The Mavericks will perform songs from their first Spanish-language album, “En Español.” at 8 p.m. Jan. 22 at the Brown County Music Center in Nashville.
Rolling Stone’s David Wild said, “In any language, The Mavericks are a group like no other and Raul Malo remains a vocalist who speaks fluently and directly to the heart.” The Pittsburgh Post Gazette compared Malo with Ritchie Valens, George Jones, Roy Orbison and Elvis Presley.
Malo, who writes songs and sings, leads the band that was born in 1989 in Miami. His family, from Cuba, has served as an inspiration for the group’s music style, which includes claves (sticks) and string band. Christened Raúl Francisco Martínez-Malo Jr., Malo is the son of Cuban exiles and grew up in Miami’s Little Havana.

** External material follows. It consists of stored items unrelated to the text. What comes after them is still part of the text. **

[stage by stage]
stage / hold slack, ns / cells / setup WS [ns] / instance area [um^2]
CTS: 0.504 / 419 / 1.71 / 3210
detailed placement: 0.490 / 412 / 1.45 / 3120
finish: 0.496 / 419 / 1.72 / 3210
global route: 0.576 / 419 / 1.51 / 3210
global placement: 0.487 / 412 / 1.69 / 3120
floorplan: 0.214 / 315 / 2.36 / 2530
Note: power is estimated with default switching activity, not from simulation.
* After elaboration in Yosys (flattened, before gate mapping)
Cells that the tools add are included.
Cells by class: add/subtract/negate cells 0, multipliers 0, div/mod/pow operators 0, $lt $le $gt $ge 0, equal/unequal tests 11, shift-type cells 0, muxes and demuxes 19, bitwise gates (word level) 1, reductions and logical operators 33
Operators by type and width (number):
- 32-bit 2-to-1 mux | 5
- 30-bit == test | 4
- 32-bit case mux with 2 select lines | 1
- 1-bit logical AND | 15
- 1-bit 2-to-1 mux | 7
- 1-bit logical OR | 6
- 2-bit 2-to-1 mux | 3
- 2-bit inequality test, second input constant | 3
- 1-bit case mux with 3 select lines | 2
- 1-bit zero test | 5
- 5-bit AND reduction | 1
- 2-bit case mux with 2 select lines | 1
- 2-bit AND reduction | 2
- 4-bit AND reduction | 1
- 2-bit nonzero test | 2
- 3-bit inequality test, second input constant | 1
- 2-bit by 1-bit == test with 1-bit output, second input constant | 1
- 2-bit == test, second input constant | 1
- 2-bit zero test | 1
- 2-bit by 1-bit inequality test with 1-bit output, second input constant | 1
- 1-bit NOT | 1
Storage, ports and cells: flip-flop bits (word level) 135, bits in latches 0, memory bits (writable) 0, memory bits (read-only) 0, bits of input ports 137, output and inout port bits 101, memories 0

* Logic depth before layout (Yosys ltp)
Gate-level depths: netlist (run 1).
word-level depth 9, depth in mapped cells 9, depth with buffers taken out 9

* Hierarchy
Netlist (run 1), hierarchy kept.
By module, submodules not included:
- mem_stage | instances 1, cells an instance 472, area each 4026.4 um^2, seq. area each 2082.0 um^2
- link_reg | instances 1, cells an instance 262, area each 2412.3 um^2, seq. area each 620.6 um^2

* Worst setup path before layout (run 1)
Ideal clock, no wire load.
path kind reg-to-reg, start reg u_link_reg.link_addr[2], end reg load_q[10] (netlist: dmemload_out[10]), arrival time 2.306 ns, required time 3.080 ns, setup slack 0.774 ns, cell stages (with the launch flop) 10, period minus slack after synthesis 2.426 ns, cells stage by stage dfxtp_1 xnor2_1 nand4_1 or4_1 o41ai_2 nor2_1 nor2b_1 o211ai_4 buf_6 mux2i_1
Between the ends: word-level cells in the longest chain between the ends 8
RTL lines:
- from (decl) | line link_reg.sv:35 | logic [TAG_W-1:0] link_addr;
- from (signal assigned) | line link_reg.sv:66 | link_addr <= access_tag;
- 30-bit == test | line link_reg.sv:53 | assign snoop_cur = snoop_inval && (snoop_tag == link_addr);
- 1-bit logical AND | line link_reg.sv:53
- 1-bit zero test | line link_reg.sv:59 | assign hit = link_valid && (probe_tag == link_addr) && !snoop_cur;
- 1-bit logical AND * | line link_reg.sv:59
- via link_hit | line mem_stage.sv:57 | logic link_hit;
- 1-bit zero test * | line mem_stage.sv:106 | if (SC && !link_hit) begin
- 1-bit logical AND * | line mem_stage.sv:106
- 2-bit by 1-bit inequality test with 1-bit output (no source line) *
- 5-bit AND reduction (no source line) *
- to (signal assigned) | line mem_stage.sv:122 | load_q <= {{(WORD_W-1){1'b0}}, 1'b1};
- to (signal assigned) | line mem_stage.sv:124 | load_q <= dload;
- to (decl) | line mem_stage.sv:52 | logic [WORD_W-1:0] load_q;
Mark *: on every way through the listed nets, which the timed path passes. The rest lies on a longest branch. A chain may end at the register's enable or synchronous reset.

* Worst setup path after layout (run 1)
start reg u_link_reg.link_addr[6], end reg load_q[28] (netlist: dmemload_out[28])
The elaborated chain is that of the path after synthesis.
File: src/rtl/mole_countdown.sv
// mole_countdown: loadable down-counter that parks at zero and flags it.
module mole_countdown #(
    parameter int unsigned W = 8
) (
    input  logic         clk,
    input  logic         rst_n,
    input  logic         load_i,
    input  logic [W-1:0] load_val_i,
    output logic         zero_o
);
    logic [W-1:0] cnt_q, cnt_d;
    always_comb cnt_d = load_i ? load_val_i : (cnt_q != '0 ? cnt_q - 1'b1 : cnt_q);
    always_ff @(posedge clk or negedge rst_n)
        if (!rst_n) cnt_q <= '0;
        else        cnt_q <= cnt_d;
    assign zero_o = (cnt_q == '0);
endmodule

File: src/rtl/mole_round_ctrl.sv
// mole_round_ctrl: N-mole whack-a-mole round controller with timeouts, wrong-press
// penalty, release-based lockout and level speed-up.
module mole_round_ctrl
    import mole_pkg::*;
#(
    parameter int unsigned N_MOLES       = 7,
    parameter int unsigned IDX_W         = (N_MOLES > 2) ? $clog2(N_MOLES) : 1,
    parameter int unsigned SCORE_W       = 8,
    parameter int unsigned MOLE_TICKS    = 500000,
    parameter int unsigned MIN_TICKS     = 50000,
    parameter int unsigned PENALTY_TICKS = 100000,
    parameter int unsigned LEVEL_STEP    = 8,
    parameter int unsigned MAX_LEVEL     = 7
) (
    input  logic               clk,
    input  logic               rst_n,
    input  logic               start_i,
    input  logic               game_end_i,
    input  logic [IDX_W-1:0]   rand_idx_i,
    input  logic [N_MOLES-1:0] btn_i,
    output logic [N_MOLES-1:0] mole_o,
    output logic [N_MOLES-1:0] lockout_o,
    output logic [SCORE_W-1:0] score_o,
    output logic [SCORE_W-1:0] misses_o,
    output logic [LEVEL_W-1:0] level_o,
    output logic               active_o
);
    localparam int unsigned CNT_W   = $clog2((MOLE_TICKS > PENALTY_TICKS ? MOLE_TICKS : PENALTY_TICKS) + 1);
    localparam int unsigned RETRY_W = $clog2(RETRY_LIMIT);
    localparam logic [SCORE_W-1:0] SAT = '1;

    state_e               state_q, state_d;
    logic [N_MOLES-1:0]   mole_q, mole_d, lockout_q, lockout_d, btn_q, press, wrong, hit;
    logic [SCORE_W-1:0]   score_q, score_d, misses_q, misses_d, score_inc, misses_inc;
    logic [LEVEL_W-1:0]   level_q, level_d;
    logic [IDX_W-1:0]     prev_q, prev_d, idx, next_idx;
    logic [RETRY_W-1:0]   retry_q, retry_d;
    logic [CNT_W-1:0]     cnt_val;
    logic                 cnt_load, cnt_zero, idx_ok, spawn_go, start_ok, lvl_up;

    mole_countdown #(.W(CNT_W)) u_cnt (
        .clk        (clk),
        .rst_n      (rst_n),
        .load_i     (cnt_load),
        .load_val_i (cnt_val),
        .zero_o     (cnt_zero)
    );

    assign press      = btn_i & ~btn_q & ~lockout_q;
    assign wrong      = press & ~mole_q;
    assign hit        = press & mole_q;
    assign score_inc  = (score_q == SAT) ? score_q : score_q + 1'b1;
    assign misses_inc = (misses_q == SAT) ? misses_q : misses_q + 1'b1;
    assign next_idx   = (32'(prev_q) == N_MOLES - 1) ? '0 : prev_q + 1'b1;
    assign idx_ok     = (32'(rand_idx_i) < N_MOLES) && (rand_idx_i != prev_q);
    // Fall back to the next index on the last allowed retry so SPAWN is bounded.
    assign spawn_go   = idx_ok || (32'(retry_q) == RETRY_LIMIT - 1);
    assign idx        = idx_ok ? rand_idx_i : next_idx;
    assign start_ok   = start_i & ~game_end_i;
    assign lvl_up     = (32'(score_inc) % LEVEL_STEP == 0) && (score_inc != '0) && (32'(level_q) < MAX_LEVEL);

    always_ff @(posedge clk or negedge rst_n)
        if (!rst_n) begin
            state_q   <= IDLE;
            mole_q    <= '0;
            lockout_q <= '0;
            btn_q     <= '0;
            score_q   <= '0;
            misses_q  <= '0;
            level_q   <= '0;
            prev_q    <= '0;
            retry_q   <= '0;
        end else begin
            state_q   <= state_d;
            mole_q    <= mole_d;
            lockout_q <= lockout_d;
            btn_q     <= btn_i;
            score_q   <= score_d;
            misses_q  <= misses_d;
            level_q   <= level_d;
            prev_q    <= prev_d;
            retry_q   <= retry_d;
        end

    always_comb begin
        state_d   = state_q;
        mole_d    = mole_q;
        lockout_d = lockout_q & btn_i;
        score_d   = score_q;
        misses_d  = misses_q;
        level_d   = level_q;
        prev_d    = prev_q;
        retry_d   = '0;
        cnt_load  = 1'b0;
        cnt_val   = CNT_W'(PENALTY_TICKS - 1);
        case (state_q)
            IDLE, DONE: if (start_ok) begin
                state_d   = SPAWN;
                score_d   = '0;
                misses_d  = '0;
                level_d   = '0;
                lockout_d = '0;
            end
            SPAWN: if (game_end_i) begin
                state_d = DONE;
                mole_d  = '0;
            end else if (spawn_go) begin
                state_d  = UP;
                mole_d   = N_MOLES'(1) << idx;
                prev_d   = idx;
                cnt_load = 1'b1;
                cnt_val  = CNT_W'(up_ticks(MOLE_TICKS, MIN_TICKS, level_q) - 1);
            end else retry_d = retry_q + 1'b1;
            UP: if (game_end_i) begin
                state_d = DONE;
                mole_d  = '0;
            end else if (|wrong) begin
                state_d   = PENALTY;
                lockout_d = lockout_d | wrong;
                misses_d  = misses_inc;
                mole_d    = '0;
                cnt_load  = 1'b1;
            end else if (|hit) begin
                state_d = SPAWN;
                score_d = score_inc;
                level_d = level_q + LEVEL_W'(lvl_up);
                mole_d  = '0;
            end else if (cnt_zero) begin
                state_d  = SPAWN;
                misses_d = misses_inc;
                mole_d   = '0;
            end
            PENALTY: if (game_end_i) begin
                state_d = DONE;
                mole_d  = '0;
            end else if (cnt_zero) state_d = SPAWN;
            default: state_d = IDLE;
        endcase
    end

    always_comb begin
        mole_o    = mole_q;
        lockout_o = lockout_q;
        score_o   = score_q;
        misses_o  = misses_q;
        level_o   = level_q;
        active_o  = (state_q == SPAWN) || (state_q == UP) || (state_q == PENALTY);
    end
endmodule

More:Musical coming to IU Auditorium updates story of ‘An Officer and a Gentleman’
The Mavericks’ second country MCA studio recording album, “What a Crying Shame,” resulted in four Top 40 hits and led to several country music industry awards in the mid-1990s. Their single “Here Comes The Rain” (1995) won them a Grammy Award, and “Dance The Night Away” (1998) displayed their international popularity when it became a Top 5 pop hit in the United Kingdom.
The band lay low from about 2003 to 2012, when they roared back to the stage. Fans come for the ensemble’s danceable rhythm, vibrant horns, bilingual singing and Eddie Perez’ deeply twanging guitar. From the start, Malo and drummer Paul Deakin have been Mavericks; the current lineup, which in 2020 released the band’s first-ever all-Spanish album, foreshadows success. Using an Americana structure, the musicians have re-asserted the Hispanic heritage of country music.

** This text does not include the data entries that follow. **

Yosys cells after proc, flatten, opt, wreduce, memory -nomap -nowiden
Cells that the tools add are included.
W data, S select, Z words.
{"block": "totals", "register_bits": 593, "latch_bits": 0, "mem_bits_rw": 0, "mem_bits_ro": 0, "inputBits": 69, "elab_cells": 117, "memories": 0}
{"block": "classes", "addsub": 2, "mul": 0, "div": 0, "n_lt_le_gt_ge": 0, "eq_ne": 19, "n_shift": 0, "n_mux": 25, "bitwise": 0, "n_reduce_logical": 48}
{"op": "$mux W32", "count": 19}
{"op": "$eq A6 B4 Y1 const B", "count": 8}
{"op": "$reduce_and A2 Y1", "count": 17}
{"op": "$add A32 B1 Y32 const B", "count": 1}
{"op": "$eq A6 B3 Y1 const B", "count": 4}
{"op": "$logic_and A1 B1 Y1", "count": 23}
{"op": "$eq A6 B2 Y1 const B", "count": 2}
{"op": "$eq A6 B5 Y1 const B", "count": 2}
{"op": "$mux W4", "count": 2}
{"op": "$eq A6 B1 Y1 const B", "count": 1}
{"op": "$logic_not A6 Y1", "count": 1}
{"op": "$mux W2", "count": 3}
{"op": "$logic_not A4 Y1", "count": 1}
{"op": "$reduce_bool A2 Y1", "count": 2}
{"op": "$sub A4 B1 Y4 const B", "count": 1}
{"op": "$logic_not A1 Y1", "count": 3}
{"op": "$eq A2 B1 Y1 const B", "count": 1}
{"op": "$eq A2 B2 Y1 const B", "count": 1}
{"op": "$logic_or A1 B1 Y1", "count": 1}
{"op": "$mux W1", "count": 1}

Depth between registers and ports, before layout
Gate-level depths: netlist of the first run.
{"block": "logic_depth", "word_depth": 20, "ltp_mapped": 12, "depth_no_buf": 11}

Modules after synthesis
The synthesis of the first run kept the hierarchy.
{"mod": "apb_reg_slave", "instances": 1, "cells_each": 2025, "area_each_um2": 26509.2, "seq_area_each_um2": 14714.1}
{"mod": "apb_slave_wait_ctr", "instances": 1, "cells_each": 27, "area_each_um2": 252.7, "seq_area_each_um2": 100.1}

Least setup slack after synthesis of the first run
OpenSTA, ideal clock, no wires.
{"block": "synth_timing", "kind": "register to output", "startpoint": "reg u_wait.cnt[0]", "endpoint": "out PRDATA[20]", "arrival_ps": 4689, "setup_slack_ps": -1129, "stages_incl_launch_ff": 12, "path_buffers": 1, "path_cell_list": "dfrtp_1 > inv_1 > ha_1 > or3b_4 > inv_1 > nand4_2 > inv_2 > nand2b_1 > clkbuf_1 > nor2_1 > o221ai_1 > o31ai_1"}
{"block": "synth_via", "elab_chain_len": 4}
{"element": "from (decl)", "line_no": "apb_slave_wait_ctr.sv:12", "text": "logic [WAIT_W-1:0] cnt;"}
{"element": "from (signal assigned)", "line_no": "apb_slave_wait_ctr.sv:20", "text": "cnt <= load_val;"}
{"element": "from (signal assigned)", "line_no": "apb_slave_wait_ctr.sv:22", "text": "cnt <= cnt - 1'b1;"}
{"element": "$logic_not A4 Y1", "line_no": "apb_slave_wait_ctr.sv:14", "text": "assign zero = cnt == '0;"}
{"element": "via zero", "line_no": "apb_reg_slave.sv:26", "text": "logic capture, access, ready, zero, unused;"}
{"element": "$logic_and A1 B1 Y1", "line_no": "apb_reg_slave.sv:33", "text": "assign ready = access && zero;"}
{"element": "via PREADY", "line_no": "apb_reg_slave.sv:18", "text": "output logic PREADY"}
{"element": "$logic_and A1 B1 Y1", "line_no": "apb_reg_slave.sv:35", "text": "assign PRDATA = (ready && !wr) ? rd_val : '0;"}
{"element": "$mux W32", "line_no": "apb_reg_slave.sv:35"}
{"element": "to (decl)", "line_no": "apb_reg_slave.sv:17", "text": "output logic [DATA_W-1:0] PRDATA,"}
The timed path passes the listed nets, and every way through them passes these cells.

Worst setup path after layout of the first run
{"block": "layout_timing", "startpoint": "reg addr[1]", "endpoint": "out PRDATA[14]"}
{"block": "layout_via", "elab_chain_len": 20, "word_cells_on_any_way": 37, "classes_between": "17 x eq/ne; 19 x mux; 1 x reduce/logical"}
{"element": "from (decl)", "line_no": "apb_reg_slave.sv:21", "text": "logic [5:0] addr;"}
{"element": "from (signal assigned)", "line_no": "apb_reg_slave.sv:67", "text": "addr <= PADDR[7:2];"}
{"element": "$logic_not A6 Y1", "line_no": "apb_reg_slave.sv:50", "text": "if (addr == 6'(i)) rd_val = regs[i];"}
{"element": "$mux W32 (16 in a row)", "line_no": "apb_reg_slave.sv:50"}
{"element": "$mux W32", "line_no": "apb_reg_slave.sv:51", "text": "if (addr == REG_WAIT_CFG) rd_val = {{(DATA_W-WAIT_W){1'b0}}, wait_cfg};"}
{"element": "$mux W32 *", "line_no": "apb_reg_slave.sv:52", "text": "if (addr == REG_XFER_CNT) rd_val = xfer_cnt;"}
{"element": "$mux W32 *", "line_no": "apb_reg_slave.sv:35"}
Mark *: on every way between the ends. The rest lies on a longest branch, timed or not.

On NPR Morning Edition, Malo said, “And if listeners are reminded that the Latin American lineage The Mavericks explore is part of American roots music, that’s not such a bad outcome either.”
More:Bloomington writer, artist sister collaborate on children’s books
Before “En Español,” they had tried some Spanish, and “In Time” (2013) had a Spanish version of the album’s well-loved “Come Unto Me.” “En Español,” however, is The Mavericks’ first all-Spanish work.

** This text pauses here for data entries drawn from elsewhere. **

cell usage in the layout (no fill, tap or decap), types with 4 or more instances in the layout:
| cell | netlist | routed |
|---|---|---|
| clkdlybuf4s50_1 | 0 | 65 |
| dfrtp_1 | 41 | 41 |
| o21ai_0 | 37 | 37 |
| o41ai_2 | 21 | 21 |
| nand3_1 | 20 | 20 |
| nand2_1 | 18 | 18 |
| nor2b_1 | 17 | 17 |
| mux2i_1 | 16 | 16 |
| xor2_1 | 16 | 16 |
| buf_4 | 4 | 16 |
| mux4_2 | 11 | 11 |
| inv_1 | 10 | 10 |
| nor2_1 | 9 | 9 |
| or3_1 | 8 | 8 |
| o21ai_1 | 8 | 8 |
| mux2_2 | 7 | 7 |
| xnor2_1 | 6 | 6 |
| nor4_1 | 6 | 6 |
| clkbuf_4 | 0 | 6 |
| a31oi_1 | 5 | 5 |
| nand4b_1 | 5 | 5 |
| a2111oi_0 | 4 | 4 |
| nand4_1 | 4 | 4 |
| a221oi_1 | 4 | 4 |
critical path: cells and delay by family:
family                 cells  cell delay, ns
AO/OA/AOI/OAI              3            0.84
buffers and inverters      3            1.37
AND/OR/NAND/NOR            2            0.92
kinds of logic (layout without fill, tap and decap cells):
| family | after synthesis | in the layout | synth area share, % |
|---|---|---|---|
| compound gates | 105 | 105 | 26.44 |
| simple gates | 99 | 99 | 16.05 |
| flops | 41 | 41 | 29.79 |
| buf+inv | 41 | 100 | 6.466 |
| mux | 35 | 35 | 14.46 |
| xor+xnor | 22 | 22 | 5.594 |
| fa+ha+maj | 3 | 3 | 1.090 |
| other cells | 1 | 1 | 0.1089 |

After touring for three decades it can be hard to stay interested in one’s own material, let alone keep it fresh for listeners. So, sometimes The Mavericks do an entire album of cover songs; sometimes it’s something completely new, such as “En Español.”
Apparently that roughly 10-year hiatus caused little harm. More than 700,000 fans track them on Spotify.
Text The Mavericks at 615-398-4987. Find them at https://linktr.ee/mavericks and at themavericksband.com.
If you go
WHAT: The Mavericks: “En Español” World Tour.
WHEN: 8 p.m. Jan. 22.
WHERE: Brown County Music Center, 200 Maple Leaf Blvd., Nashville.
TICKETS: browncountymusiccenter.com. Proof of a negative test or COVID-19 vaccination required.